=== EXERCISE INPUTS ===

## config.mk

```make
export PLATFORM = sky130hd
export DESIGN_NAME = uart_pixel_writer
export DESIGN_NICKNAME = d
export VERILOG_FILES = /design/src/rtl/uart_pixel_writer.sv
export SDC_FILE = /design/constraint.sdc
export NUM_CORES = 1
export LEC_CHECK = 0
export BUFFER_PORTS_ARGS = -buffer_cell sky130_fd_sc_hd__buf_2
export CAP_MARGIN = 40
export CORE_AREA = 4 4 84 86
export CTS_CLUSTER_DIAMETER = 40
export DETAILED_ROUTE_END_ITERATION = 8
export DIE_AREA = 0 0 88 90
export GPL_TIMING_DRIVEN = 0
export HOLD_SLACK_MARGIN = 0.02
export MAX_ROUTING_LAYER = met4
export PLACE_DENSITY = 0.84
export REMOVE_ABC_BUFFERS = 1
export SLEW_MARGIN = 20
export SYNTH_ARGS = -nofsm -noshare
export SYNTH_HDL_FRONTEND = slang
export SYNTH_SLANG_ARGS = --single-unit
```

## constraint.sdc

```tcl
create_clock -name Clk -period 2.95 [get_ports Clk]
set_clock_uncertainty 0.1 [all_clocks]
set_input_delay 0.1475 -clock Clk [delete_from_list [all_inputs] [get_ports Clk]]
set_output_delay 0.1475 -clock Clk [all_outputs]
set_load 0.03 [all_outputs]
```

## src/rtl/uart_pixel_writer.sv

```systemverilog
// uart_pixel_writer
// Pairs bytes from the UART receiver into RGB565 pixels (high byte first)
// and writes them to the frame RAM at sequential addresses. The address
// wraps at the end of the frame. An inter-byte timeout sends a stalled host
// back to pixel 0.

module uart_pixel_writer #(
  parameter int PIXELS  = 16384,
  parameter int ADDR_W  = 14,
  parameter int TIMEOUT = 5_000_000
) (
  input  logic              Clk,
  input  logic              Reset_n,
  input  logic [7:0]        rx_data,
  input  logic              rx_done,
  input  logic              clear,
  output logic              ram_wren,
  output logic [ADDR_W-1:0] ram_waddr,
  output logic [15:0]       ram_wdata,
  output logic              frame_done,
  output logic              resync
);

  localparam int TCNT_W = (TIMEOUT > 1) ? $clog2(TIMEOUT) : 1;

  localparam logic [ADDR_W-1:0] ADDR_LAST = ADDR_W'(PIXELS - 1);
  localparam logic [ADDR_W-1:0] ADDR_ZERO = '0;
  localparam logic [ADDR_W-1:0] ADDR_ONE  = ADDR_W'(1);
  localparam logic [TCNT_W-1:0] TCNT_LAST = TCNT_W'(TIMEOUT - 1);
  localparam logic [TCNT_W-1:0] TCNT_ZERO = '0;
  localparam logic [TCNT_W-1:0] TCNT_ONE  = TCNT_W'(1);

  typedef enum logic {
    S_HI,
    S_LO
  } state_t;

  state_t state_q, state_d;

  logic [7:0]        hi_q, hi_d;
  logic [ADDR_W-1:0] addr_q, addr_d;
  logic [TCNT_W-1:0] tcnt_q, tcnt_d;

  logic              ram_wren_q, ram_wren_d;
  logic [ADDR_W-1:0] ram_waddr_q, ram_waddr_d;
  logic [15:0]       ram_wdata_q, ram_wdata_d;
  logic              frame_done_q, frame_done_d;
  logic              resync_q, resync_d;

  logic              timing_active;
  logic              timeout_hit;
  logic              next_active;

  // The timer only matters while there is partial progress to throw away.
  always_comb begin
    timing_active = (state_q == S_LO) || (addr_q != ADDR_ZERO);
    timeout_hit   = timing_active && (tcnt_q == TCNT_LAST);
  end

  // State register for the byte-pairing FSM.
  always_ff @(posedge Clk or negedge Reset_n) begin
    if (!Reset_n) begin
      state_q <= S_HI;
    end else begin
      state_q <= state_d;
    end
  end

  // Next-state logic, pixel assembly, address stepping and timeout handling.
  always_comb begin
    state_d      = state_q;
    hi_d         = hi_q;
    addr_d       = addr_q;
    tcnt_d       = tcnt_q;
    ram_wren_d   = 1'b0;
    ram_waddr_d  = ram_waddr_q;
    ram_wdata_d  = ram_wdata_q;
    frame_done_d = 1'b0;
    resync_d     = 1'b0;
    next_active  = 1'b0;

    if (clear) begin
      state_d = S_HI;
      addr_d  = ADDR_ZERO;
      tcnt_d  = TCNT_ZERO;
    end else if (rx_done) begin
      unique case (state_q)
        S_HI: begin
          hi_d    = rx_data;
          state_d = S_LO;
        end
        S_LO: begin
          ram_wren_d  = 1'b1;
          ram_waddr_d = addr_q;
          ram_wdata_d = {hi_q, rx_data};
          state_d     = S_HI;
          if (addr_q == ADDR_LAST) begin
            addr_d       = ADDR_ZERO;
            frame_done_d = 1'b1;
          end else begin
            addr_d = addr_q + ADDR_ONE;
          end
        end
        default: state_d = S_HI;
      endcase
      // The strobe cycle itself counts as idle cycle zero, so the counter
      // resumes at one; this lands resync exactly TIMEOUT cycles after the
      // last byte.
      next_active = (state_d == S_LO) || (addr_d != ADDR_ZERO);
      tcnt_d      = next_active ? TCNT_ONE : TCNT_ZERO;
    end else if (timeout_hit) begin
      state_d  = S_HI;
      addr_d   = ADDR_ZERO;
      tcnt_d   = TCNT_ZERO;
      resync_d = 1'b1;
    end else if (timing_active) begin
      tcnt_d = tcnt_q + TCNT_ONE;
    end else begin
      tcnt_d = TCNT_ZERO;
    end
  end

  // Datapath registers; outputs are registered so the RAM sees clean strobes.
  always_ff @(posedge Clk or negedge Reset_n) begin
    if (!Reset_n) begin
      hi_q         <= 8'h00;
      addr_q       <= ADDR_ZERO;
      tcnt_q       <= TCNT_ZERO;
      ram_wren_q   <= 1'b0;
      ram_waddr_q  <= ADDR_ZERO;
      ram_wdata_q  <= 16'h0000;
      frame_done_q <= 1'b0;
      resync_q     <= 1'b0;
    end else begin
      hi_q         <= hi_d;
      addr_q       <= addr_d;
      tcnt_q       <= tcnt_d;
      ram_wren_q   <= ram_wren_d;
      ram_waddr_q  <= ram_waddr_d;
      ram_wdata_q  <= ram_wdata_d;
      frame_done_q <= frame_done_d;
      resync_q     <= resync_d;
    end
  end

  assign ram_wren   = ram_wren_q;
  assign ram_waddr  = ram_waddr_q;
  assign ram_wdata  = ram_wdata_q;
  assign frame_done = frame_done_q;
  assign resync     = resync_q;

endmodule
```

==> impl_metrics.py, run 1 <==
metrics = {
    "grt": {
        "grt_pass1_wl_um": 14300,
        "antenna_found_initial": 0,
        "overflow": 0,
        "grt_usage_pct": 23.3,
        "first_global_vias": 2958,
        "grt_max_degree": 55,
    },
    "synth": {
        "muxShareOfSynthArea_pct": 2.56,
        "yosysWarnings": 0,
        "syn_avg_cell_area_um2": 9.55,
        "ys_seq_area_share_pct": 50.5,
        "synth_edf_count": 0,
        "synth-simple-area-share_pct": 28.2,
        "synth_xor_area_share_pct": 5.37,
        "synth_adder_area_share_pct": 0.958,
        "synth-seq-cells": 79,
        "synth_top_family_by_area": "simple AND/OR/NAND/NOR gates",
        "netlist_instances": 410,
        "synth_cell_types": 51,
        "async_flop_share_pct": 100,
        "syn_area_um2": 3920,
        "ys_dominant_reg_cell": "dfrtp_1",
        "synth_compound_area_share_pct": 8.37,
    },
    "setup_path": {
        "reg2reg_setup_slack_ns": 0.36,
        "startpoint": "state_q",
        "cp_cell_sequence": "nand2_1 -> or2_2 -> clkinvlp_4 -> and2_1",
        "start_kind": "flip-flop",
        "worstPathRequired_ns": 3.10,
        "slowest_stage": "clkinvlp_4",
        "reg2reg_from": "state_q",
        "critPathCaptureType": "flip-flop",
        "cpPeakStageDelay_ns": 0.67,
        "path_class": "reg2reg",
        "arrival_ns": 2.73,
        "crit_path_max_fanout": 36,
    },
    "clocking": {
        "clock_latency_ns": 0.35,
        "numCtsBuffers": 9,
        "htreeDepth": 3,
        "clk_pin_slew_worst_paths_ns": 0.08,
        "cts_buffer_depth": 2,
        "root_buffer": "clkbuf_8",
        "cts_tree": "yes",
        "cts.sinks": 79,
    },
    "placed_design": {
        "port_buffers": 44,
        "dpl_cell_area_um2": 4140,
        "place_congestion": 0.854,
        "dpl.hpwl_um": 5590,
    },
    "timing": {
        "relSlewSlack_pct": 50.5,
        "post-route-min-period_ns": 2.59,
        "tns_ns": 0,
        "whs_ns": 0.104,
        "fmax_mhz": 386,
        "finalCritPeriodShare_pct": 87.7,
        "setup_viol": 0,
        "rsz0062_at_grt": "no",
        "tightest_slew_ns": 0.743,
        "finalHoldViolCount": 0,
        "slew_violations": 0,
    },
    "floorplan": {
        "coreArea_um2": 6280,
        "die_h_um": 90,
        "boundaryPins": 45,
        "die_w_um": 88,
        "row_count": 29,
        "dieArea_um2": 7920,
        "start_util_pct": 62.4,
    },
    "detailed_routing": {
        "drt-total-wl_um": 8590,
        "drt-pass1-iter-count": 6,
        "via_count": 3125,
        "drcViolationCount": 0,
        "vias_per_cell": 5.82,
        "antenna_left": 0,
        "wire_per_inst_um": 16.0,
        "drt_iter0_drc": 240,
    },
    "outcome": {
        "outcome": "completed",
    },
    "power_and_ir_drop": {
        "power_w": 0.00252,
        "leakagePower_nw": 2.15,
        "power_density_nw_per_um2": 561,
        "vdd_ir_drop_max_uv": 442,
    },
    "worst_hold_path": {
        "worst_hold_startpoint": "rx_done",
        "hp-class": "in2reg",
    },
    "layout": {
        "nets": 470,
        "drive_above_1_share_pct": 18.7,
        "fin_util_pct": 71.5,
        "area_delta_synth_final_pct": 14.7,
        "diodes": 0,
        "postLayoutCellArea_um2": 4490,
    },
    "job": {
        "maxCapViolations": 0,
    },
}
==> per-layer routing <==
layer	share of wire, %	global-route usage (%)	up-vias	wire length, µm
met4	1.2	6.14	0	106
met1	43	30.7	1533	3690
met5	0	-	-	0
li1	-	-	1497	-
met2	51	36.6	78	4420
met3	4.3	4.94	17	371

===

**GOAL OF THE EXERCISE**
Return every line of the listing above where "address" appears.

**ANSWER TO THIS PROBLEM**
// and writes them to the frame RAM at sequential addresses. The address
  // Next-state logic, pixel assembly, address stepping and timeout handling.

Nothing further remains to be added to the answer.